With the new channel 25 percent wider than the old channel and separated from Navy vessel traffic, it is possible this regulation could change. Smith said in order for that to happen, the Navy, U.S. Coast Guard, and Army Corps of Engineers will need to assess the safety of the new channel. As long as everybody concurs that it is safe for those types of crafts, then they can petition for the federal law to be changed.

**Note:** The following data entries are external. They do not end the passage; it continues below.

--- src/rtl/fifo_packer_pkg.sv ---
// fifo_packer_pkg: shared definitions for the FIFO word packer and its matching
// unpacker.
//   FP_WIDTH_DEF / FP_RATIO_DEF : default lane width and lanes per output word
//   `FP_CNT_W(ratio)            : width of a lane count holding 0..ratio
//   `FP_LANE(idx, width)        : indexed part-select of lane idx in a packed vector
//   emit_e                      : which kind of word the output register loads
`ifndef FIFO_PACKER_PKG_SV
`define FIFO_PACKER_PKG_SV

`define FP_CNT_W(ratio) ($clog2((ratio) + 1))
`define FP_LANE(idx, width) (int'(idx) * (width)) +: (width)

package fifo_packer_pkg;

  localparam int FP_WIDTH_DEF = 8;
  localparam int FP_RATIO_DEF = 4;

  typedef enum logic [1:0] {
    EMIT_NONE = 2'd0,
    EMIT_FULL = 2'd1,
    EMIT_PART = 2'd2
  } emit_e;

endpackage

`endif

--- src/rtl/fifo_packer.sv ---
// fifo_packer: pops WIDTH-bit words from a show-ahead FIFO and packs RATIO of
// them into one WIDTH*RATIO-bit word on a valid/ready stream. A flush pulse
// emits the trailing partial word (with its lane count) once the FIFO drains.
//   clk, rst_n          : clock, asynchronous active-low reset
//   fifo_empty, fifo_d  : upstream FIFO flag and head word
//   fifo_pop            : combinational pop strobe to the FIFO
//   flush               : single-cycle request to emit the pending partial word
//   out_valid/out_ready : output handshake
//   out_data            : packed word, lane 0 (LSBs) = oldest FIFO word
//   out_cnt             : number of valid lanes (1..RATIO) while out_valid
//   busy                : partial word held, flush pending or output occupied
module fifo_packer
  import fifo_packer_pkg::*;
#(
  parameter int WIDTH = FP_WIDTH_DEF,
  parameter int RATIO = FP_RATIO_DEF
) (
  input  logic                         clk,
  input  logic                         rst_n,
  input  logic                         fifo_empty,
  input  logic [WIDTH-1:0]             fifo_d,
  output logic                         fifo_pop,
  input  logic                         flush,
  output logic                         out_valid,
  input  logic                         out_ready,
  output logic [WIDTH*RATIO-1:0]       out_data,
  output logic [`FP_CNT_W(RATIO)-1:0]  out_cnt,
  output logic                         busy
);

  localparam int                IDX_W    = $clog2(RATIO);
  localparam int                CNT_W    = `FP_CNT_W(RATIO);
  localparam int                ACC_W    = WIDTH * (RATIO - 1);
  localparam logic [IDX_W-1:0]  IDX_LAST = IDX_W'(RATIO - 1);
  localparam logic [CNT_W-1:0]  CNT_FULL = CNT_W'(RATIO);

  // Lanes 0..RATIO-2 live in acc; the last lane comes straight from fifo_d.
  logic [ACC_W-1:0]       acc_r;
  logic [IDX_W-1:0]       idx_r;
  logic                   flush_pend_r;
  logic                   out_valid_r;
  logic [WIDTH*RATIO-1:0] out_data_r;
  logic [CNT_W-1:0]       out_cnt_r;

  logic  out_free_s;
  logic  last_lane_s;
  logic  pop_s;
  logic  flush_svc_s;
  logic  accept_s;
  emit_e emit_s;

  // Pop/flush decisions and the kind of word the output register loads.
  always_comb begin
    out_free_s  = !out_valid_r || out_ready;
    last_lane_s = (idx_r == IDX_LAST);
    accept_s    = out_valid_r && out_ready;
    // Only the completing word has to wait for room in the output register.
    pop_s       = !fifo_empty && (!last_lane_s || out_free_s);
    // Flush is serviced only when no pop can happen this cycle.
    flush_svc_s = flush_pend_r && fifo_empty && out_free_s;
    if (pop_s && last_lane_s) begin
      emit_s = EMIT_FULL;
    end else if (flush_svc_s && (idx_r != {IDX_W{1'b0}})) begin
      emit_s = EMIT_PART;
    end else begin
      emit_s = EMIT_NONE;
    end
  end

  // Lane accumulation, output register and flush bookkeeping.
  always_ff @(posedge clk or negedge rst_n) begin
    if (!rst_n) begin
      acc_r        <= {ACC_W{1'b0}};
      idx_r        <= {IDX_W{1'b0}};
      flush_pend_r <= 1'b0;
      out_valid_r  <= 1'b0;
      out_data_r   <= {(WIDTH * RATIO){1'b0}};
      out_cnt_r    <= {CNT_W{1'b0}};
    end else begin
      case (emit_s)
        EMIT_FULL: begin
          out_data_r  <= {fifo_d, acc_r};
          out_cnt_r   <= CNT_FULL;
          out_valid_r <= 1'b1;
          acc_r       <= {ACC_W{1'b0}};
          idx_r       <= {IDX_W{1'b0}};
        end
        EMIT_PART: begin
          // acc lanes at and above idx are already zero, so the upper lanes
          // come out zero-filled without masking.
          out_data_r  <= {{WIDTH{1'b0}}, acc_r};
          out_cnt_r   <= CNT_W'(idx_r);
          out_valid_r <= 1'b1;
          acc_r       <= {ACC_W{1'b0}};
          idx_r       <= {IDX_W{1'b0}};
        end
        default: begin
          // Here a pop always has idx < RATIO-1, so the lane lies inside acc.
          if (pop_s) begin
            acc_r[`FP_LANE(idx_r, WIDTH)] <= fifo_d;
            idx_r <= idx_r + IDX_W'(1);
          end
          if (accept_s) begin
            out_valid_r <= 1'b0;
          end
        end
      endcase

      // A flush arriving while one is pending is absorbed.
      if (flush_svc_s) begin
        flush_pend_r <= 1'b0;
      end else if (flush) begin
        flush_pend_r <= 1'b1;
      end
    end
  end

  assign fifo_pop  = pop_s;
  assign out_valid = out_valid_r;
  assign out_data  = out_data_r;
  assign out_cnt   = out_cnt_r;
  assign busy      = (idx_r != {IDX_W{1'b0}}) || flush_pend_r || out_valid_r;

endmodule

--- config.mk ---
export PLATFORM = sky130hd
export DESIGN_NAME = fifo_packer
export DESIGN_NICKNAME = d
export VERILOG_FILES = /design/src/rtl/fifo_packer_pkg.sv /design/src/rtl/fifo_packer.sv
export SDC_FILE = /design/constraint.sdc
export NUM_CORES = 1
export LEC_CHECK = 0
export ABC_AREA = 1
export ABC_CLOCK_PERIOD_IN_PS = 2270
export BUFFER_PORTS_ARGS = -buffer_cell sky130_fd_sc_hd__buf_2
export CAP_MARGIN = 20
export CORE_ASPECT_RATIO = 1.75
export CORE_UTILIZATION = 45
export CTS_CLUSTER_DIAMETER = 50
export DETAILED_ROUTE_END_ITERATION = 6
export GPL_ROUTABILITY_DRIVEN = 0
export PLACE_DENSITY = 0.78
export SLEW_MARGIN = 10
export SYNTH_ARGS = -nofsm -noshare
export SYNTH_HDL_FRONTEND = slang
export SYNTH_SLANG_ARGS = --single-unit
--- constraint.sdc ---
create_clock -name clk -period 2.27 [get_ports clk]
set_input_delay 0.1135 -clock clk [delete_from_list [all_inputs] [get_ports clk]]
set_output_delay 0.1135 -clock clk [all_outputs]
set_load 0.02 [all_outputs]
==> key figures <==
Pwr
  – PD cells: ~1100 nW/um2
  – Pleak: slightly below 2 nW
  – Overall power: 0.00381 W
  – Worst vdd ir: between 0.0006 and 0.0007 V

Hold path
  – Hold Path Depth: 3
  – HP Class: in2reg

Clock network
  – CTS Buf Count: 9
  – H-tree depth: 3
  – CTS max path bufs: 2
  – TritonCTS clock tree: built
  – Sink Count: 63
  – Root Buffer: clkbuf_8
  – Clock Latency Late Sink: 0.33 ns
  – CTS clk-pin slew, worst paths: roughly 0.060 ns

Synthesis
  – Area contributors post-synth: dfrtp_1 54%, nand2_1 20%, inv_1 3.1%
  – Cells after synthesis: approximately 350
  – EDFF count, synth: 0
  – Synthesized flop and latch total: 63
  – Yosys top cell area share: ~54%
  – Most common cell in the netlist: nand2_1
  – Post-synthesis sequential area ratio: between 50% and 60%
  – Most common library cells after synthesis: 156 x nand2_1, 63 x dfrtp_1, 24 x inv_1, 18 x nor2_1, 16 x nand3_1
  – Synth unique cells: 25
  – Mapped cell area: slightly below 3000 um2
  – Ys async rst share: 100%
  – Synth Flop Type: dfrtp_1
  – Post-synthesis average cell area: around 8.4 um2
  – Syn nets: ~370
  – Top cell type by total area after synthesis: dfrtp_1
  – Ys Warns: 0

STA
  – Setup TNS: 0 ns
  – Period utilization: between 80% and 90%
  – Slew HR: 65.3%
  – Unrepaired setup endpoints after global routing: false
  – Final worst path period need: approximately 2.0 ns
  – Final Hold Viols: 0
  – Pins Over Slew Limit: 0
  – Setup Viol. Count Final: 0
  – Final setup margin: ~0.24 ns
  – Worst-margin pin slew: just over 0.5 ns
  – FMAX: between 0.4 and 0.5 GHz
  – WHS: 0.0366 ns
  – Final Skew: between 0.006 and 0.007 ns

Place
  – Post-place setup slack: between 0.2 and 0.3 ns
  – Placed instance count: around 470
  – Port buffer count: 50
  – DP HPWL: 4530 um

Worst setup path
  – CP startpoint: idx_r[0]$_DFFE_PN0P_
  – WP data arrival: approximately 2.2 ns
  – Largest stage delay, worst path: 0.45 ns
  – Levels on crit path: 8
  – Endpoint kind of the worst setup timing path: flip-flop
  – Crit path buffers/inverters: 3
  – R2R Path End: out_data[27]$_DFFE_PN0N_
  – CP Cell Sequence: inv_1 > ha_1 > inv_2 > nand3_4 > nand2_4 > inv_4 > nand2_1 > o21ai_0
  – Worst Path Max Fanout: 35
  – Worst Setup Start Kind: flip-flop
  – Worst reg-to-reg path cell count: 8
  – Reg2reg start: idx_r[0]$_DFFE_PN0P_
  – Worst path slowest cell: dfrtp_1
  – Worst Setup EP: out_data[27]$_DFFE_PN0N_
  – Req. time, crit path: approximately 2.5 ns
  – Largest delay share family, worst path: simple AND/OR/NAND/NOR gates
  – Worst R2R Setup Slack: 0.24 ns
  – Kind of critical path: reg2reg

Cells and area
  – P&R area growth vs syn: 15.0%
  – Nets: 418
  – Fin cells: a little under 500
  – Ant diodes: 0
  – Layout cells sized above 1: 19.9%

Drt
  – ANT nets after route: 0
  – WL/cell: roughly 13 um
  – Via density: about 5.0
  – Drc violations: 0
  – DR pass1 iterations: 4
  – WL final: 6060 um
  – Routed vias: about 2400
  – DR iter-0 viols: between 100 and 150

Global route
  – Overflow left after global routing: 0
  – Global-route wire length before repair: roughly 10000 um
  – Number of global-route vias before repair: ~2400
  – Largest net degree at the start of global routing: 36
  – Initial antenna violation count: 0
  – GRT Overall Usage: between 20% and 30%

Floorplan
  – Die Ht: between 100 and 150 um
  – Width of the die: between 60 and 70 um
  – Cell Rows: 38
  – IO Count: 51
  – Initial core utilization: between 40% and 50%
  – Placeable Area: 6230 um2
  – Die Area: between 6000 and 7000 um2

Run status
  – Status: complete, no violations

Job
  – MaxCap Viol Count: 0
==> power breakdown <==
part / leakage (nW) / internal (W) / switching [W] / total (W)
Clock: 0.0809 / 0.000403 / 0.000373 / 0.000776
Combinational: 1.03 / 0.000427 / 0.00109 / 0.00152
Sequential: 0.859 / 0.00137 / 0.000145 / 0.00151
==> layout by cell type, fill, tap and decap left out, types with 8 or more instances in the layout <==
| cell | instances |
|---|---|
| nand2_1 | 156 |
| dfrtp_1 | 63 |
| buf_2 | 50 |
| inv_1 | 24 |
| nor2_1 | 18 |
| nand3_1 | 16 |
| nand4_1 | 14 |
| clkbuf_8 | 10 |
| o21ai_0 | 8 |
| nor3_1 | 8 |
==> area by class of cell <==
type,count,area (um2)
Timing Repair Buffer,56,298
Tap cell,80,100
Sequential cell,63,1580
Clock inverter,2,10.0
Clock buffer,11,141
Multi-Input combinational cell,243,1100
Inverter,27,104
Fill cell,591,2900
==> through the flow <==
| step | instance area (um2) | utilization (%) |
|---|---|---|
| detailed placement | 3170 | 50.9 |
| global route | 3330 | 53.5 |
| floorplan | 2900 | - |
| finish | 3330 | 53.5 |
| CTS | 3330 | 53.5 |
| global placement | 3170 | 50.9 |
==> layer usage <==
| metal | GRT usage, % | wire, um |
|---|---|---|
| met4 | 15.9 | 393 |
| met1 | 20.5 | 2300 |
| met2 | 35.0 | 3120 |
| met3 | 4.96 | 244 |
| met5 | 0 | 0 |
==> worst min path at each step <==
stage	start	end	slack (ns)
2_1_floorplan	rst_n	acc_r[0]$_DFFE_PN0P_	-0.18
3_3_place_gp	rst_n	out_cnt[2]$_DFFE_PN0N_	0.12
3_5_place_dp	rst_n	idx_r[0]$_DFFE_PN0P_	0.12
4_1_cts	flush	flush_pend_r$_DFFE_PN0P_	0.02
5_1_grt	flush	flush_pend_r$_DFFE_PN0P_	0.06
6_report	flush	flush_pend_r$_DFFE_PN0P_	0.04
==> state kept, by name, indices dropped and copies added (netlist names) <==
register	cells
flush_pend_r	1
out_cnt	3
acc_r	24
idx_r	2
out_data	32
out_valid	1
==> tightest hold or removal path, cell delays in order <==
cell and delay [ns]:
buf_2 0.08, nor2_1 0.03, a21oi_1 0.10
==> what timing repair did <==
item                      4_1_cts  5_1_grt
hold endpoints to repair       22        0
hold buffers                    1        0
setup buffers                   0        0
gates resized for setup         0        0
==> cells by family after synthesis <==
logic type / after synthesis / share of synthesized area, %
adders and majority gates: 5 / 2.16
buffers and inverters: 41 / 7.55
and+or+nand+nor: 225 / 33.6
DFF: 63 / 54.4
AOI/OAI and AO/OA: 13 / 2.29
No activity file was read; power rests on OpenSTA's default activity.
==> config.mk <==
export PLATFORM = sky130hd
export DESIGN_NAME = axi_sram_bridge_mp
export DESIGN_NICKNAME = d
export VERILOG_FILES = /design/src/rtl/axi_sram_bridge_mp_pkg.sv /design/src/rtl/axi_sram_bridge_mp_rr_arbiter.sv /design/src/rtl/axi_sram_bridge_mp.sv
export SDC_FILE = /design/constraint.sdc
export NUM_CORES = 1
export LEC_CHECK = 0
export ABC_AREA = 1
export BUFFER_PORTS_ARGS = -buffer_cell sky130_fd_sc_hd__buf_4
export CAP_MARGIN = 10
export CELL_PAD_IN_SITES_DETAIL_PLACEMENT = 0
export CELL_PAD_IN_SITES_GLOBAL_PLACEMENT = 1
export CORE_MARGIN = 10
export CORE_UTILIZATION = 25
export DETAILED_ROUTE_END_ITERATION = 7
export HOLD_SLACK_MARGIN = 0.05
export PLACE_DENSITY_LB_ADDON = 0.1
export SLEW_MARGIN = 10
export SYNTH_ARGS = -nofsm -noshare
export SYNTH_HDL_FRONTEND = slang
export SYNTH_SLANG_ARGS = --single-unit
==> constraint.sdc <==
create_clock -name aclk -period 2.3 [get_ports aclk]
set_clock_uncertainty 0.15 [all_clocks]
set_input_delay 0.69 -clock aclk [delete_from_list [all_inputs] [get_ports aclk]]
set_output_delay 0.69 -clock aclk [all_outputs]
set_load 0.02 [all_outputs]
$ cat config.mk
export PLATFORM = sky130hd
export DESIGN_NAME = vx_exe_route_arb_flat
export DESIGN_NICKNAME = d
export VERILOG_FILES = /design/src/rtl/vx_exe_route_arb_if.sv /design/src/rtl/vx_exe_route_arb.sv /design/src/flat_wrapper.sv
export SDC_FILE = /design/constraint.sdc
export NUM_CORES = 1
export LEC_CHECK = 0
export ABC_AREA = 1
export CORE_AREA = 2 2 209 211
export DETAILED_ROUTE_END_ITERATION = 7
export DIE_AREA = 0 0 211 213
export GPL_TIMING_DRIVEN = 0
export PLACE_DENSITY = 0.43
export SLEW_MARGIN = 15
export SYNTH_ARGS = -nofsm -noshare
export SYNTH_HDL_FRONTEND = slang
export SYNTH_SLANG_ARGS = --single-unit
export TNS_END_PERCENT = 5
$ cat constraint.sdc
create_clock -name clk -period 3.22 [get_ports clk]
set_input_delay 0.644 -clock clk [delete_from_list [all_inputs] [get_ports clk]]
set_output_delay 0.644 -clock clk [all_outputs]
set_load 0.02 [all_outputs]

Q: Continuously since the year of my birth in 1938 in San Pedro, I’ve been sailing out of L.A. Harbor – countless hundreds of times – except for three years or so during World War II when sailing outside the Harbor was forbidden. Over recent weeks we’ve observed more and more huge container ships anchored off shore outside the long breakwater; last Saturday I counted about 31 anchored ships, many of them seemed to be fully loaded with containers. In my long experience, I’ve never before seen anywhere near the numbers of anchored ships as are out there nowadays. What’s going on? Why are they all anchored out there and not entering the Harbor as in normal?
Fred
A: Since late 2020, a surge in cargo volume has resulted in ships idling outside the Port of Los Angeles and Port of Long Beach waiting to unload or load. The boom of cargo imports coincided with a COVID-19 outbreak among Longshore workers at the twin ports, exacerbating delays.
Port of Los Angeles Executive Director Gene Seroka said in a Nov. 18, 2020 video update, imports have broken new records on a monthly basis and in a Jan.14 statement said a late-year surge of consumer spending made 2020 the fourth highest-volume year in the Port of Los Angeles’ history. To read more from The Log on this, visit bit.ly/39RYU4t.
The International Longshore and Warehouse Union reported on Feb. 2, at least 1,068 ILWU workers on the West Coast reported testing positive for COVID-19, and at least 12 have died from the virus.
State Senator Lena Gonzalez, State Assembly-member Patrick O’Donnell, Congressman Alan Lowenthal, Los Angeles Mayor Eric Garcetti, Long Beach Mayor Robert Garcia, Los Angeles Councilmember Joe Buscaino, and Long Beach Councilmember Cindy Allen wrote to Gov. Gavin Newsom on Jan. 12 asking to prioritize port workers for the COVID-19 vaccine.
“As we continue to weather the current COVID-19 surge, especially in Southern California, port workers contracting COVID-19 could have disastrous consequences for the movement of goods, food, and medical supplies that Californians are depending upon in this time of crisis… Moreover, emergency regulations recently promulgated by California’s Occupational Safety and Health Standards Board could further exacerbate constraints on critical supply chains if workers fall ill by requiring continuous testing of all employees and taking exposed individuals out of the workforce,” they wrote in the letter.